MATERIAL FOR THIS TASK
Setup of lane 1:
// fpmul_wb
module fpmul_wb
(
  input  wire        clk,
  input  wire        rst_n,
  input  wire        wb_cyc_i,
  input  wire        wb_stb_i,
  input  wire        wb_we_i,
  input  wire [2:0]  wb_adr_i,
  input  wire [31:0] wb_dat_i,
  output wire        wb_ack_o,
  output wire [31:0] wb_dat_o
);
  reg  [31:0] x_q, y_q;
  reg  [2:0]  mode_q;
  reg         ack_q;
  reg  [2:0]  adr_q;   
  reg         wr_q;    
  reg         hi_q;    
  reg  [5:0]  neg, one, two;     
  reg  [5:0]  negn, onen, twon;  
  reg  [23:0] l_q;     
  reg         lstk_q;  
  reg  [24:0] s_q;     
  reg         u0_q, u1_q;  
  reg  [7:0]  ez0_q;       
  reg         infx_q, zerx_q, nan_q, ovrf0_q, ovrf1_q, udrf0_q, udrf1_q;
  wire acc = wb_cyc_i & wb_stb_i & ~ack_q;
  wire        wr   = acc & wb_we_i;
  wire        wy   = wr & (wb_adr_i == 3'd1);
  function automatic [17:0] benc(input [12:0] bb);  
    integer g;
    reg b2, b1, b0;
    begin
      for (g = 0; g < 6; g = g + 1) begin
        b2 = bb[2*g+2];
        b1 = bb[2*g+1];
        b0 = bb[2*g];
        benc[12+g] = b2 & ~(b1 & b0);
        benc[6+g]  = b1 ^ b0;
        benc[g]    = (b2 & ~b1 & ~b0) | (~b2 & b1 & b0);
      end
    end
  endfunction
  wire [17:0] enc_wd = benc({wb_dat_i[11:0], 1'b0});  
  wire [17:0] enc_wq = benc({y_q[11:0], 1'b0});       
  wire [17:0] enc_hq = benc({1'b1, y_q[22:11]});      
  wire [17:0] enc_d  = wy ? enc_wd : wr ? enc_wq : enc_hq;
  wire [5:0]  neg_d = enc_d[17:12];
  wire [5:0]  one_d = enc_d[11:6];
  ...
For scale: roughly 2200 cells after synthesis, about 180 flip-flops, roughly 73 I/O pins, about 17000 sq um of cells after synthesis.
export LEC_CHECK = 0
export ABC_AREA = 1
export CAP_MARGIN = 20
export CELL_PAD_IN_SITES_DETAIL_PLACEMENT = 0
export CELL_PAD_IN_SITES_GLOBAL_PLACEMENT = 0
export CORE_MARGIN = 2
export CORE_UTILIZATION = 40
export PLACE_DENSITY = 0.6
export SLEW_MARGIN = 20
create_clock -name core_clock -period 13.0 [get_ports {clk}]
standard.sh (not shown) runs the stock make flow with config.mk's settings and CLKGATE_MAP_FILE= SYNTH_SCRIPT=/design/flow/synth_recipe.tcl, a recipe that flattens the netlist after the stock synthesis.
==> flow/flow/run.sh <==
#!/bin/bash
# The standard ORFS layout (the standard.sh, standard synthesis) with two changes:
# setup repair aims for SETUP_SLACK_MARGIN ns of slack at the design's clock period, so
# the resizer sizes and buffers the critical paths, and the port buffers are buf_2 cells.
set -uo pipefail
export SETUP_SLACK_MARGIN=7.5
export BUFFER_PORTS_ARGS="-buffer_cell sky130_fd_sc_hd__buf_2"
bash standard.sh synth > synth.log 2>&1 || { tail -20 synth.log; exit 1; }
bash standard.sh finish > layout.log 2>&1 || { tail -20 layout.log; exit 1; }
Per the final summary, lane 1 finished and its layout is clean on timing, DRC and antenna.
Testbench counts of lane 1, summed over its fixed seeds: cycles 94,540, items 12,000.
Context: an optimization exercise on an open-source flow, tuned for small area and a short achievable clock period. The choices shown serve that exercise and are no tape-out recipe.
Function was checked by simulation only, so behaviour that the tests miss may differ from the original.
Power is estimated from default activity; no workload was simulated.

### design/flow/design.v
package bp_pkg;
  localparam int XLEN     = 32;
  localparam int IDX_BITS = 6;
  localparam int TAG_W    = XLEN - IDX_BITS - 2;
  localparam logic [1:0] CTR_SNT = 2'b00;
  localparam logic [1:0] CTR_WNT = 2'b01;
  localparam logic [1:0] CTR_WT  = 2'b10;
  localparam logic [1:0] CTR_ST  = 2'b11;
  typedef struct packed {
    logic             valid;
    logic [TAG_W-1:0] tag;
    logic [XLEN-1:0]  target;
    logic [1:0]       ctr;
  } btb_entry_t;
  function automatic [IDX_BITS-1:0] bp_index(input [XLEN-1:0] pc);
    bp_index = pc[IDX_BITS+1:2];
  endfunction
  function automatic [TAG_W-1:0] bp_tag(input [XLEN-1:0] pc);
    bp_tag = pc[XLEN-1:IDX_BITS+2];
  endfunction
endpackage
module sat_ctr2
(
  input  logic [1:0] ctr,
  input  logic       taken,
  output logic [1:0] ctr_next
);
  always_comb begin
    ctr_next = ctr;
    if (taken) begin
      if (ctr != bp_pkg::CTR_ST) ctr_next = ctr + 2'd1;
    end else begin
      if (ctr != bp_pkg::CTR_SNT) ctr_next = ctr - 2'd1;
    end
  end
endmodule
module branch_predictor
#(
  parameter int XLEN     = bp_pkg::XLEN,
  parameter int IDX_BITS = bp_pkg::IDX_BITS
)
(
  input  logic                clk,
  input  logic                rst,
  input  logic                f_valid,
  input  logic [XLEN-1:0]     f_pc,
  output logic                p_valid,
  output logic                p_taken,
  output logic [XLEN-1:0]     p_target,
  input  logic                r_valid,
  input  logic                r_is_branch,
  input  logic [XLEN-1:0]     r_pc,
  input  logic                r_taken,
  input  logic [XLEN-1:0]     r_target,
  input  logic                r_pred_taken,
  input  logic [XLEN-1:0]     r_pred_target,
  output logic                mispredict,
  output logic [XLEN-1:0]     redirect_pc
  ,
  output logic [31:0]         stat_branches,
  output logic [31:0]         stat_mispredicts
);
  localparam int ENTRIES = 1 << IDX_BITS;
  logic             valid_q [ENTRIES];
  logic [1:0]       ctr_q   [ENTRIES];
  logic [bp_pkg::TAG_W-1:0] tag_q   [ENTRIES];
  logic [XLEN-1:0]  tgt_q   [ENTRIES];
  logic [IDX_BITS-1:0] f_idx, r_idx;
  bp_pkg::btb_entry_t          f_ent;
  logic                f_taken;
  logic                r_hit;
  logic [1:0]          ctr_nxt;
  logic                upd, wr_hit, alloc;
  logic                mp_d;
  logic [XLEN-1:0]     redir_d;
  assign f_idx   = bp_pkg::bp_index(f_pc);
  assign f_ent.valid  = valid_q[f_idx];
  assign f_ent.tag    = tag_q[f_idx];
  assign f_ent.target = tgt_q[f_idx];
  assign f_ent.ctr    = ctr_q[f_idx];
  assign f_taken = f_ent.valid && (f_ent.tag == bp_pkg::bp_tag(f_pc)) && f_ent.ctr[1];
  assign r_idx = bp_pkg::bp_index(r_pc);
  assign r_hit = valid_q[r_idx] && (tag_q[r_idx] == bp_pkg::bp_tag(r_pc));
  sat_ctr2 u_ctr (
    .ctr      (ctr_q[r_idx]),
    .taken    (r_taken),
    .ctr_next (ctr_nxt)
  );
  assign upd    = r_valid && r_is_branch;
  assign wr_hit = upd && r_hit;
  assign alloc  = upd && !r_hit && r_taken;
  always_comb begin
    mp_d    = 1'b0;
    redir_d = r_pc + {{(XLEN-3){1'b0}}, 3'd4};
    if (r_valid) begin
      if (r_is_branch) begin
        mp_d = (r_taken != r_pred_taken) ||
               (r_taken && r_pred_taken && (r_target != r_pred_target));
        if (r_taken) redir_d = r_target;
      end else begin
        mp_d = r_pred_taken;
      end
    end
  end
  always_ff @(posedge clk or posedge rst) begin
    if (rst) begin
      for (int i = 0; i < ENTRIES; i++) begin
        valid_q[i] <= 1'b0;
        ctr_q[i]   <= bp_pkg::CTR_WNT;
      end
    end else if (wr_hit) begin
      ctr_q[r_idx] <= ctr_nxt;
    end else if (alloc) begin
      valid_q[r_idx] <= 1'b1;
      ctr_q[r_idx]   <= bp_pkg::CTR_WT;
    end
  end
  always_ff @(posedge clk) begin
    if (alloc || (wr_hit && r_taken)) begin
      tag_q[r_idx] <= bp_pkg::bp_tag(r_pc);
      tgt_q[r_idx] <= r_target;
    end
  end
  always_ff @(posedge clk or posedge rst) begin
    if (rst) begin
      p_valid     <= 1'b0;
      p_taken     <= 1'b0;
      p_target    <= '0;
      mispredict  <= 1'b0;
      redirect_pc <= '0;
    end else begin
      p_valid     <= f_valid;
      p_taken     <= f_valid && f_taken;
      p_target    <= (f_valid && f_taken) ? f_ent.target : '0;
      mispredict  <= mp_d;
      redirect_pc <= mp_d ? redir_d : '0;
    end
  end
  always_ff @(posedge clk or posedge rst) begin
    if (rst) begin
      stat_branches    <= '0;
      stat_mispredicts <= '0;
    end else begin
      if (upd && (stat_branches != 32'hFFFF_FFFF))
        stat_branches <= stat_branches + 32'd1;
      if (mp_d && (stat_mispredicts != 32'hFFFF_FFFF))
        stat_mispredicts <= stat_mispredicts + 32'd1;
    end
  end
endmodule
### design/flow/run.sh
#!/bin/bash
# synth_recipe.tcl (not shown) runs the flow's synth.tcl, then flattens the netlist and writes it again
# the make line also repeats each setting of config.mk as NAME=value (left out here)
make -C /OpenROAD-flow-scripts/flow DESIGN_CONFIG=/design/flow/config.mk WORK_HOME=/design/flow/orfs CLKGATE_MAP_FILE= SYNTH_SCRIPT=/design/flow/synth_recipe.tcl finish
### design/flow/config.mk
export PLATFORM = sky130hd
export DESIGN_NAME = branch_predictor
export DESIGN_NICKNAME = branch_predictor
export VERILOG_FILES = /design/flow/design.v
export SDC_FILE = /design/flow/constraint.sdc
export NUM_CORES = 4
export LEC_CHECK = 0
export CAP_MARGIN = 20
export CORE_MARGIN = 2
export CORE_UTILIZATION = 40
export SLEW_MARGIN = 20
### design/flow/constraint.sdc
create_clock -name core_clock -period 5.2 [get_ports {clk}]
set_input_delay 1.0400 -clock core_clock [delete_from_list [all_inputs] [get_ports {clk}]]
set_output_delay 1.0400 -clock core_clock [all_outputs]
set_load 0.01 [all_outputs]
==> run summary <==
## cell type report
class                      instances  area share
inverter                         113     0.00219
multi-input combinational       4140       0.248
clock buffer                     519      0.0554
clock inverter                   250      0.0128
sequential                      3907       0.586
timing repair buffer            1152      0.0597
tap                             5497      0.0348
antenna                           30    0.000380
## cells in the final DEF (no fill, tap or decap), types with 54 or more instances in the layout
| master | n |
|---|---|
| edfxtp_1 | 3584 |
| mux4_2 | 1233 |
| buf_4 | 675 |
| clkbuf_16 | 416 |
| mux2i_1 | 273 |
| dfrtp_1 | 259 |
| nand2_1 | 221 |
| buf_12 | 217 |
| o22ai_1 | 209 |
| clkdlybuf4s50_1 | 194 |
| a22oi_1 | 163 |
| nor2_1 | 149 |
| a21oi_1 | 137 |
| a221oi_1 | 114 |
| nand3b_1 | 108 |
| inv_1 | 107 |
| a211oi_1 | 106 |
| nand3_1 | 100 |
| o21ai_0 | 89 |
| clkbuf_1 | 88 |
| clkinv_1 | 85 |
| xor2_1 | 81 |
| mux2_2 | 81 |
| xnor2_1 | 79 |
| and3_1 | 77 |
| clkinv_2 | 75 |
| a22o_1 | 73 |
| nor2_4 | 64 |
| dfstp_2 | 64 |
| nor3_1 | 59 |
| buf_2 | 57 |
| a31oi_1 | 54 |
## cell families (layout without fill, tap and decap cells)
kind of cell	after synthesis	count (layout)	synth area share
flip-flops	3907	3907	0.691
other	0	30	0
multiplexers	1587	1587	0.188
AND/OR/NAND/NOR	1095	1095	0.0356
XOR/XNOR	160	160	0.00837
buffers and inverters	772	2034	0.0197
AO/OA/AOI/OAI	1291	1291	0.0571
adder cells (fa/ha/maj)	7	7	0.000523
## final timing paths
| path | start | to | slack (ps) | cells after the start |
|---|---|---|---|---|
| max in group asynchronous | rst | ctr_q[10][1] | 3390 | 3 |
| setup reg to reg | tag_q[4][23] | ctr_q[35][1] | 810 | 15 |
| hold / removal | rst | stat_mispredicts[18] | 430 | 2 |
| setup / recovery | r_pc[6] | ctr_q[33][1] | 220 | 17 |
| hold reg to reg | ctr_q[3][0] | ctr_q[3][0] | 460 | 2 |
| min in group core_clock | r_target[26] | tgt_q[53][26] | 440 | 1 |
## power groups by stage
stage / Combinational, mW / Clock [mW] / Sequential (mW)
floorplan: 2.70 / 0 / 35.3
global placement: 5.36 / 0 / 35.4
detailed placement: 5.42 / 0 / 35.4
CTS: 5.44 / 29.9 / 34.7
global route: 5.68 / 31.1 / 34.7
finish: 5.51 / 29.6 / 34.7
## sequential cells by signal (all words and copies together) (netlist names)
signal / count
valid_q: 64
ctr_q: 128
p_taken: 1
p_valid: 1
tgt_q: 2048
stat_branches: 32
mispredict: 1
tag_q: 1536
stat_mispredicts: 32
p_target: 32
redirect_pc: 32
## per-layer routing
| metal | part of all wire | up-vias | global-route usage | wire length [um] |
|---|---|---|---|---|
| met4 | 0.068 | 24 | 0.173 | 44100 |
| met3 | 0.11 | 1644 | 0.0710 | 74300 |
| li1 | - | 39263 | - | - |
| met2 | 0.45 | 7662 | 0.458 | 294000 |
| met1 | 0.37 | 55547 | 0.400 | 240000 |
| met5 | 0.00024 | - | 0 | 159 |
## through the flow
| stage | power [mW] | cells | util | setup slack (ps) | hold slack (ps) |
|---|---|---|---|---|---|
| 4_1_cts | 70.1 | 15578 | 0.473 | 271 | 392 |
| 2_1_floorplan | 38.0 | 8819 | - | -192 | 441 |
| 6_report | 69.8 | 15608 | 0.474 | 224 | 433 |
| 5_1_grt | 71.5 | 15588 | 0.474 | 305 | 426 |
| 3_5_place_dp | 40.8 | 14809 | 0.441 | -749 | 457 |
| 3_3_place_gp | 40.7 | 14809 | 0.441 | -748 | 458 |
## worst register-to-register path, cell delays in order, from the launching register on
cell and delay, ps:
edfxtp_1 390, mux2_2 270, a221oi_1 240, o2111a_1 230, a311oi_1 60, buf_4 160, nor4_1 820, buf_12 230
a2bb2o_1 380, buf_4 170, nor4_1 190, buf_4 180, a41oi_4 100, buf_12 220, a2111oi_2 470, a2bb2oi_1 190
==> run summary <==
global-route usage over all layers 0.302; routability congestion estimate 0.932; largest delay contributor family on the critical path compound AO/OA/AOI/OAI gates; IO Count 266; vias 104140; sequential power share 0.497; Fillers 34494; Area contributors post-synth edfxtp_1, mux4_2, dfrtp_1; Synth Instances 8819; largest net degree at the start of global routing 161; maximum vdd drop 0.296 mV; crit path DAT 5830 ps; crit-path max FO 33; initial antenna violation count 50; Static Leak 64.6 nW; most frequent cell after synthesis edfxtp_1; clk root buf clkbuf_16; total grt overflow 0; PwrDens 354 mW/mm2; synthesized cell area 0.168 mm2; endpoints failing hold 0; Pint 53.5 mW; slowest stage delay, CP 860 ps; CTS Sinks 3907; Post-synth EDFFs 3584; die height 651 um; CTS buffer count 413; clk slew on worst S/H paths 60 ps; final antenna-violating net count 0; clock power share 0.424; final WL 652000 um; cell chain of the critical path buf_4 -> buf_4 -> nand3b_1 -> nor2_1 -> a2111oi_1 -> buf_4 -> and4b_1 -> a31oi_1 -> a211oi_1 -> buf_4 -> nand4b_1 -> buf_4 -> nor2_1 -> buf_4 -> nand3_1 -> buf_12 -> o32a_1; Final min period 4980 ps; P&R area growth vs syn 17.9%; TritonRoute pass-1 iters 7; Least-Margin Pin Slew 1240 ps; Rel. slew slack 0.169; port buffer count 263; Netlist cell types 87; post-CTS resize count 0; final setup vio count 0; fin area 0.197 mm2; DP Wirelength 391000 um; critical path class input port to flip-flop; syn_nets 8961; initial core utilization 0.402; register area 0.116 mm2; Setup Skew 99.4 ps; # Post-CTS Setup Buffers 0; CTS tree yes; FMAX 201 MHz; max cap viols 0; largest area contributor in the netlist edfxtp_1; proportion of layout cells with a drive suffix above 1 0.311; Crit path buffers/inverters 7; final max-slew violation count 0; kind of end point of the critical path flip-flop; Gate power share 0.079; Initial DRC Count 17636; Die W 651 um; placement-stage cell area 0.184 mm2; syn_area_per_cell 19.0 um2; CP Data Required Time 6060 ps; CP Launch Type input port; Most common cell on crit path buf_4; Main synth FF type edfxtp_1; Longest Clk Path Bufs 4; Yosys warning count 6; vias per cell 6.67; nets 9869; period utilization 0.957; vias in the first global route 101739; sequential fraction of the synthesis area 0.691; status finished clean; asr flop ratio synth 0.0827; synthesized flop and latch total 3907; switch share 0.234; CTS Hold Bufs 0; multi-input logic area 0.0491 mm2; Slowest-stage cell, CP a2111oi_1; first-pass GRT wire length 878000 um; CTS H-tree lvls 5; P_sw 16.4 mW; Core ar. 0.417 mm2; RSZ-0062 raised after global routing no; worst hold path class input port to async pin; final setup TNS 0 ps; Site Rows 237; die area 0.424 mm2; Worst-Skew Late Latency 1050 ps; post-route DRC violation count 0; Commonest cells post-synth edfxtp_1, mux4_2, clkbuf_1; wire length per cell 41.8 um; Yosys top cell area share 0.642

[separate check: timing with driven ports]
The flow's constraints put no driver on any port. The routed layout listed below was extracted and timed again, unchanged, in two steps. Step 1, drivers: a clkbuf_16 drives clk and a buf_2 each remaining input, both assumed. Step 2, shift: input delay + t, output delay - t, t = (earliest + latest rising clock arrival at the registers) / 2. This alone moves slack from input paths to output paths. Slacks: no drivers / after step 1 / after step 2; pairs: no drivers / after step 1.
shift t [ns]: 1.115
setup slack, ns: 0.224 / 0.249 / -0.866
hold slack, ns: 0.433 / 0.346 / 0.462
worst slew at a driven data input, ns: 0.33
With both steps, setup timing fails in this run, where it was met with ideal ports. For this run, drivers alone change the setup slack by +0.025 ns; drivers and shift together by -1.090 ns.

EXERCISE GOAL
Wherever the word "standard" appears in a line of the data above, copy that line.

SOLUTION TO THE EXERCISE
standard.sh (not shown) runs the stock make flow with config.mk's settings and CLKGATE_MAP_FILE= SYNTH_SCRIPT=/design/flow/synth_recipe.tcl, a recipe that flattens the netlist after the stock synthesis.
# The standard ORFS layout (the standard.sh, standard synthesis) with two changes:
bash standard.sh synth > synth.log 2>&1 || { tail -20 synth.log; exit 1; }
bash standard.sh finish > layout.log 2>&1 || { tail -20 layout.log; exit 1; }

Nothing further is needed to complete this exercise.